Solar industry leaders from across the United States and the globe gathered in an informative and especially timely virtual event as the pv magazine Roundtables USA took place on November 9.
As the U.S. and global solar markets rapidly recover from disruptions caused by the Covid-19 pandemic, a vision of optimal, resilient solar PV solutions to speed decarbonization and tackle the existential climate challenge was shared. Through a total of six hours of curated sessions that were moderated by Senior U.S. Editor David Wagman, U.S. Editor Tim Sylvia, global Editor in Chief Jonathan Gifford, and Associate Editor Ryan Kennedy, equipment manufacturers, researchers, policymakers, and other stakeholders shared their view of how to accelerate deployment in pursuit of national and global goals.
Session one: Solar resiliency in an age of extremes
Karla Loeb, a member of the board of directors and the distributed generation chair of the Solar Energy Industries Association (SEIA) got things started with a spotlight on solar PV resiliency in an age of extremes. Under a shifting climate, disasters like what was witnessed in the winter storms of Texas, and Hurricane Ida are expected to persist in the future. A redefined grid, one that not only cuts climate-fueling carbon emissions, but one that is resilient to the weather events of our future is paramount.
Loeb shared, “We need energy where people live, not just in areas that support our industrial processes.” A distributed energy grid is less exposed to localized disasters and is better able to store, deliver, and perform auxiliary grid services under extreme events, including weather events and national security emergencies.
Her talk was followed by a panel featuring experts from Sandia National Laboratories, PV Evolution Labs, Enduans Solar, and VDE Americas. Under the moderation of Tim Sylvia, they shared strategies in bolstering PV’s defense from wind, hail, heat, fire threats, and more. We learned about the evolution of system components in an environment of increased risk, and how shifting risks due to environmental change factor into project insurance assessment.

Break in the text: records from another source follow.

File: src/rtl/bal_sync.sv
module bal_sync #(
  parameter int WIDTH  = 1,
  parameter int STAGES = 2
) (
  input  logic             clk,
  input  logic             rst_n,
  input  logic [WIDTH-1:0] d_i,
  output logic [WIDTH-1:0] q_o
);
  logic [WIDTH-1:0] stage_q [STAGES];

  for (genvar s = 0; s < STAGES; s++) begin : g_stage
    if (s == 0) begin : g_first
      always_ff @(posedge clk or negedge rst_n) begin
        if (!rst_n) stage_q[0] <= '0;
        else        stage_q[0] <= d_i;
      end
    end else begin : g_next
      always_ff @(posedge clk or negedge rst_n) begin
        if (!rst_n) stage_q[s] <= '0;
        else        stage_q[s] <= stage_q[s-1];
      end
    end
  end

  assign q_o = stage_q[STAGES-1];
endmodule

An illuminating presentation was given by Claire Kearns-McCoy, senior project manager and solar engineer with Clean Energy Associates. Kearns-McCoy explained how electroluminescence (EL) imaging can be used to evaluate the quality of electrical contacts in solar cells.

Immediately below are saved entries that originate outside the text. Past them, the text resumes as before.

==> src/rtl/bcd_pkg.sv <==
package bcd_pkg;
  localparam int DIG_W  = 4;
  localparam int BYTE_W = 2 * DIG_W;
  localparam int SDIG_W = DIG_W + 1;
  localparam int HIX_W  = DIG_W + 2;

  typedef struct packed {
    logic c;
    logic z;
    logic n;
    logic v;
  } flags_t;

  function automatic logic is_bcd(input logic [BYTE_W-1:0] x);
    return (x[BYTE_W-1:DIG_W] <= 4'd9) && (x[DIG_W-1:0] <= 4'd9);
  endfunction

  function automatic int dec_val(input logic [BYTE_W-1:0] x);
    return int'(x[BYTE_W-1:DIG_W]) * 10 + int'(x[DIG_W-1:0]);
  endfunction
endpackage

==> src/rtl/bcd_add_core.sv <==
module bcd_add_core
  import bcd_pkg::*;
(
  input  logic [BYTE_W-1:0] a_i,
  input  logic [BYTE_W-1:0] m_i,
  input  logic              carry_i,
  output logic [BYTE_W-1:0] res_o,
  output flags_t            flags_o
);
  logic [HIX_W-1:0]  lo_sum, hi_sum, hi_adj;
  logic              lo_big, hi_big;
  logic [DIG_W-1:0]  lo_dig, hi_dig;
  logic [BYTE_W-1:0] bin_sum;

  always_comb begin
    lo_sum  = HIX_W'(a_i[DIG_W-1:0]) + HIX_W'(m_i[DIG_W-1:0]) + HIX_W'(carry_i);
    lo_big  = lo_sum > HIX_W'(9);
    lo_dig  = lo_sum[DIG_W-1:0] + (lo_big ? 4'd6 : 4'd0);
    hi_sum  = HIX_W'(a_i[BYTE_W-1:DIG_W]) + HIX_W'(m_i[BYTE_W-1:DIG_W]) + HIX_W'(lo_big);
    hi_big  = hi_sum > HIX_W'(9);
    hi_adj  = hi_sum + (hi_big ? HIX_W'(6) : HIX_W'(0));
    hi_dig  = hi_adj[DIG_W-1:0];
    // zero is taken from the uncorrected binary sum
    bin_sum = a_i + m_i + BYTE_W'(carry_i);
    flags_o.z = (bin_sum == '0);
    // negative/overflow sampled before the high-digit adjust
    flags_o.n = hi_sum[DIG_W-1];
    flags_o.v = ~(a_i[BYTE_W-1] ^ m_i[BYTE_W-1]) & (a_i[BYTE_W-1] ^ hi_sum[DIG_W-1]);
    flags_o.c = hi_adj > HIX_W'(15);
    res_o     = {hi_dig, lo_dig};
  end
endmodule

==> src/rtl/bcd_sub_core.sv <==
module bcd_sub_core
  import bcd_pkg::*;
(
  input  logic [BYTE_W-1:0] a_i,
  input  logic [BYTE_W-1:0] m_i,
  input  logic              carry_i,
  output logic [BYTE_W-1:0] res_o,
  output flags_t            flags_o
);
  // range -16..15 fits a signed digit plus sign bit
  logic [SDIG_W-1:0] lo_raw, hi_raw;
  logic              lo_neg, hi_neg;
  logic [DIG_W-1:0]  lo_dig, hi_dig;

  always_comb begin
    lo_raw = SDIG_W'(a_i[DIG_W-1:0]) - SDIG_W'(m_i[DIG_W-1:0]) - SDIG_W'(1) + SDIG_W'(carry_i);
    lo_neg = lo_raw[SDIG_W-1];
    lo_dig = lo_raw[DIG_W-1:0] + (lo_neg ? 4'd10 : 4'd0);
    hi_raw = SDIG_W'(a_i[BYTE_W-1:DIG_W]) - SDIG_W'(m_i[BYTE_W-1:DIG_W]) - SDIG_W'(lo_neg);
    hi_neg = hi_raw[SDIG_W-1];
    hi_dig = hi_raw[DIG_W-1:0] + (hi_neg ? 4'd10 : 4'd0);
    res_o     = {hi_dig, lo_dig};
    flags_o.c = ~hi_neg;
    flags_o.n = hi_dig[DIG_W-1];
    flags_o.z = ({hi_dig, lo_dig} == '0);
    flags_o.v = (a_i[BYTE_W-1] ^ m_i[BYTE_W-1]) & (a_i[BYTE_W-1] ^ hi_dig[DIG_W-1]);
  end
endmodule

==> src/rtl/bcd_addsub.sv <==
module bcd_addsub
  import bcd_pkg::*;
(
  input  logic              clk_i,
  input  logic              rst_ni,
  input  logic [BYTE_W-1:0] a_i,
  input  logic [BYTE_W-1:0] m_i,
  input  logic              carry_i,
  input  logic              sub_i,
  output logic [BYTE_W-1:0] res_o,
  output logic              carry_o,
  output logic              zero_o,
  output logic              neg_o,
  output logic              ovf_o
);
  logic [BYTE_W-1:0] add_res, sub_res, res_d, res_q;
  flags_t            add_flg, sub_flg, flg_d, flg_q;

  bcd_add_core u_add (
    .a_i(a_i), .m_i(m_i), .carry_i(carry_i), .res_o(add_res), .flags_o(add_flg)
  );

  bcd_sub_core u_sub (
    .a_i(a_i), .m_i(m_i), .carry_i(carry_i), .res_o(sub_res), .flags_o(sub_flg)
  );

  assign res_d = sub_i ? sub_res : add_res;
  assign flg_d = sub_i ? sub_flg : add_flg;

  always_ff @(posedge clk_i or negedge rst_ni) begin
    if (!rst_ni) begin
      res_q <= '0;
      flg_q <= '0;
    end else begin
      res_q <= res_d;
      flg_q <= flg_d;
    end
  end

  assign res_o   = res_q;
  assign carry_o = flg_q.c;
  assign zero_o  = flg_q.z;
  assign neg_o   = flg_q.n;
  assign ovf_o   = flg_q.v;

  // add carry matches decimal sum for valid digits
  p_add_carry_r2: assert property (@(posedge clk_i) disable iff (!rst_ni)
    (!sub_i && is_bcd(a_i) && is_bcd(m_i)) |->
      (add_flg.c == (dec_val(a_i) + dec_val(m_i) + int'(carry_i) >= 100)));

  // add overflow only when operand signs agree
  p_add_ovf_r4: assert property (@(posedge clk_i) disable iff (!rst_ni)
    (!sub_i && add_flg.v) |-> (a_i[BYTE_W-1] == m_i[BYTE_W-1]));

  // subtract carry means no decimal borrow
  p_sub_carry_r6: assert property (@(posedge clk_i) disable iff (!rst_ni)
    (sub_i && is_bcd(a_i) && is_bcd(m_i)) |->
      (sub_flg.c == (dec_val(a_i) >= dec_val(m_i) + 1 - int'(carry_i))));

  // subtract overflow only when operand signs differ
  p_sub_ovf_r7: assert property (@(posedge clk_i) disable iff (!rst_ni)
    (sub_i && sub_flg.v) |-> (a_i[BYTE_W-1] != m_i[BYTE_W-1]));

  // valid digits in, valid digits out
  p_digits_valid_r8: assert property (@(posedge clk_i) disable iff (!rst_ni)
    (is_bcd(a_i) && is_bcd(m_i)) |-> is_bcd(res_d));

  // registered outputs follow the selected core by one cycle
  p_reg_latency_r9: assert property (@(posedge clk_i) disable iff (!rst_ni)
    $past(rst_ni) |-> (res_o == $past(sub_i ? sub_res : add_res)));
endmodule

==> config.mk <==
export PLATFORM = sky130hd
export DESIGN_NAME = bcd_addsub
export DESIGN_NICKNAME = d
export VERILOG_FILES = /design/src/rtl/bcd_pkg.sv /design/src/rtl/bcd_add_core.sv /design/src/rtl/bcd_sub_core.sv /design/src/rtl/bcd_addsub.sv
export SDC_FILE = /design/constraint.sdc
export NUM_CORES = 1
export LEC_CHECK = 0
export CAP_MARGIN = 20
export CORE_UTILIZATION = 30
export DETAILED_ROUTE_END_ITERATION = 10
export DONT_BUFFER_PORTS = 1
export HOLD_SLACK_MARGIN = 0.1
export PLACE_DENSITY = 0.55
export SLEW_MARGIN = 20
export SYNTH_ARGS = -nofsm -noshare
export SYNTH_HDL_FRONTEND = slang
export SYNTH_SLANG_ARGS = --single-unit
export TNS_END_PERCENT = 100
==> constraint.sdc <==
create_clock -name clk_i -period 0.8 [get_ports clk_i]
set_clock_uncertainty 0.05 [all_clocks]
set_input_delay 0.16 -clock clk_i [delete_from_list [all_inputs] [get_ports clk_i]]
set_output_delay 0.16 -clock clk_i [all_outputs]
set_load 0.005 [all_outputs]
==> impl_metrics.yaml, run 1 <==
global_routing:
  grt_pass1_vias: 1734
  antenna_found_initial: 0
  grt_pass1_wl_mm: 7.63
  overflow: 0
  grt_max_degree: 16
  track_usage: 0.147
clock_tree:
  htree_num_levels: 1
  cts-root-buf: "clkbuf_8"
  clock_path_buffers: 2
  ctsHoldBuffers: 1
  clk_pin_slew_ns: 0.05
  cts_tree: "done"
  numCtsBuffers: 3
  cts_sinks: 12
timing:
  finalCritPeriodShare: 4.64
  maxSlewHeadroom: 0.665
  hold_violations: 17
  fin_crit_ns: 3.71
  max_freq_mhz: 270
  max_slew.worst_pin.slew_ns: 0.502
  rsz0062_at_grt: "yes"
  setup_viol: 24
  finalMaxSlewViolations: 0
  worst_hold_slack_ns: -0.0992
  post-route-worst-setup-slack_ns: -2.91
synthesis:
  synth.net_count: 269
  netlist_instances: 210
  yosysUniqueCellTypes: 50
  synth-edff-count: 0
  syn_area_per_cell_um2: 8.94
  synth_flop_cell: "dfrtp_1"
  yosysSeqAreaShare: 0.160
  yosysWarnings: 0
  ys_ff_latch: 12
  synthArstFlopShare: 1.00
  synth_area_um2: 1880
worst_hold_path:
  worst_hold_path_type: "input port to async pin"
worst_setup_path:
  critPathKind: "input port to flop"
  required_ns: 0.87
  end_kind: "flop"
  cp.arrival_ns: 3.78
  crit_fanout: 4
  startpoint_type: "input port"
routing:
  routedWlPerCell_um: 13.1
  vias_per_cell: 4.80
  drt-initial-drc-count: 51
  vias: 1762
  drc: 0
  antenna_left: 0
  drtPass1Iterations: 4
  drt-total-wl_mm: 4.79
power:
  powerDensity_nw_per_um2: 1820
  p_leak_nw: 1.39
  vdd_drop_max_mv: 1.19
placed_design:
  dp_hpwl_mm: 3.77
  portBuffers: 0
  dpl.cell_count: 344
  place_congestion: 0.799
die:
  ioPinCount: 32
  dieArea_um2: 6580
  dieHeight_um: 81.1
  rows: 28
  start_util: 0.313
  core_um2: 5990
  die_w_um: 81.1
cells_and_area:
  antennaDiodeCount: 0
  multiInputGateArea_um2: 1800
  final_cells: 367
  drive_gt1_frac: 0.527
  n_fill_cell: 542
  register_area_um2: 300
  syn_to_final_growth_pct: 61.9
  final_nets: 352
run:
  cap_violations: 0
status:
  failed_checks: "negative hold slack, negative setup slack"
  status: "complete, but fails checks"
## power breakdown
group	switching, mW	total (mW)	leakage, nW	internal, mW
clock	0.202	0.635	0.0288	0.433
combinational	1.71	3.95	1.22	2.24
sequential	0.103	0.933	0.144	0.831
## flip-flops by register name, summed over array words and instances, names as in the netlist
signal / count
zero_o: 1
res_o: 8
ovf_o: 1
neg_o: 1
carry_o: 1
## critical path, cell delays in order
cell and delay, ns:
clkinvlp_4 0.08, ha_4 0.33, nor2b_2 0.07, or3_1 0.35, a21oi_2 0.21, nor2b_2 0.24
a21oi_4 0.08, o21a_1 0.24, ha_4 0.20, ha_4 0.17, nor3_2 0.16, a31oi_1 0.07
a2bb2oi_2 0.20, ha_4 0.18, fa_2 0.36, nor2_4 0.14, nand3_1 0.09, a21oi_1 0.12
o21ai_1 0.10, a31o_1 0.22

She advocated for the use of EL imaging early in the installation process for field-based quality assurance. EL can provide a visual check for damage, defective modules, and proper installation techniques. Multiple steps of EL checks throughout the process can allow for problem remediation before an issue is widespread.
Next up was a deep-dive into module reliability from Hongbin Fang, director of product marketing with module-maker Longi. He reviewed the component ripple effect onset by the industry shift to larger-format modules. He shared that while adding thicker glass and sturdier frames to large-format modules would decrease microcracking, it would also increase costs and that Longi is instead focused on increasing overall efficiency to make up for some losses in cracking-related degradation.
Fang was joined by a panel that included Pedro Magalhães of Arctech Solar and Ben Damiani of Solar Inventions. With questions from Jonathan Gifford, the three dove deeper into how designs altered and adapted to the new large format. Balance of system issues are emerging, particularly in PV module electrical connectors, which many in the industry are calling for improved standards for safety and reliability.
A second fireside chat led by Tim Sylvia included software gurus Matt Campbell of Terabase and Aron Dobos of Nextracker. The three explored the factors that underly solar system underperformance, and how software tools can enhance performance. The cutting-edge solar project software uses 3D modeling, GIS, and Sim City-like construction simulators to model real-world possibilities, cutting costs and de-risking projects.
The first session wrapped up with a special presentation by Dana Redden, founder, and CEO of Solar Stewards. She explained why diversity, inclusion, equity, and justice need to have a center-stage position in the energy transition. Energy as an industry has a history of injustice along economic and racial lines, and the rebuilding of our energy infrastructure means we are at an inflection point in which we have the opportunity to restructure the way it is built and managed in a more inclusive and equitable way.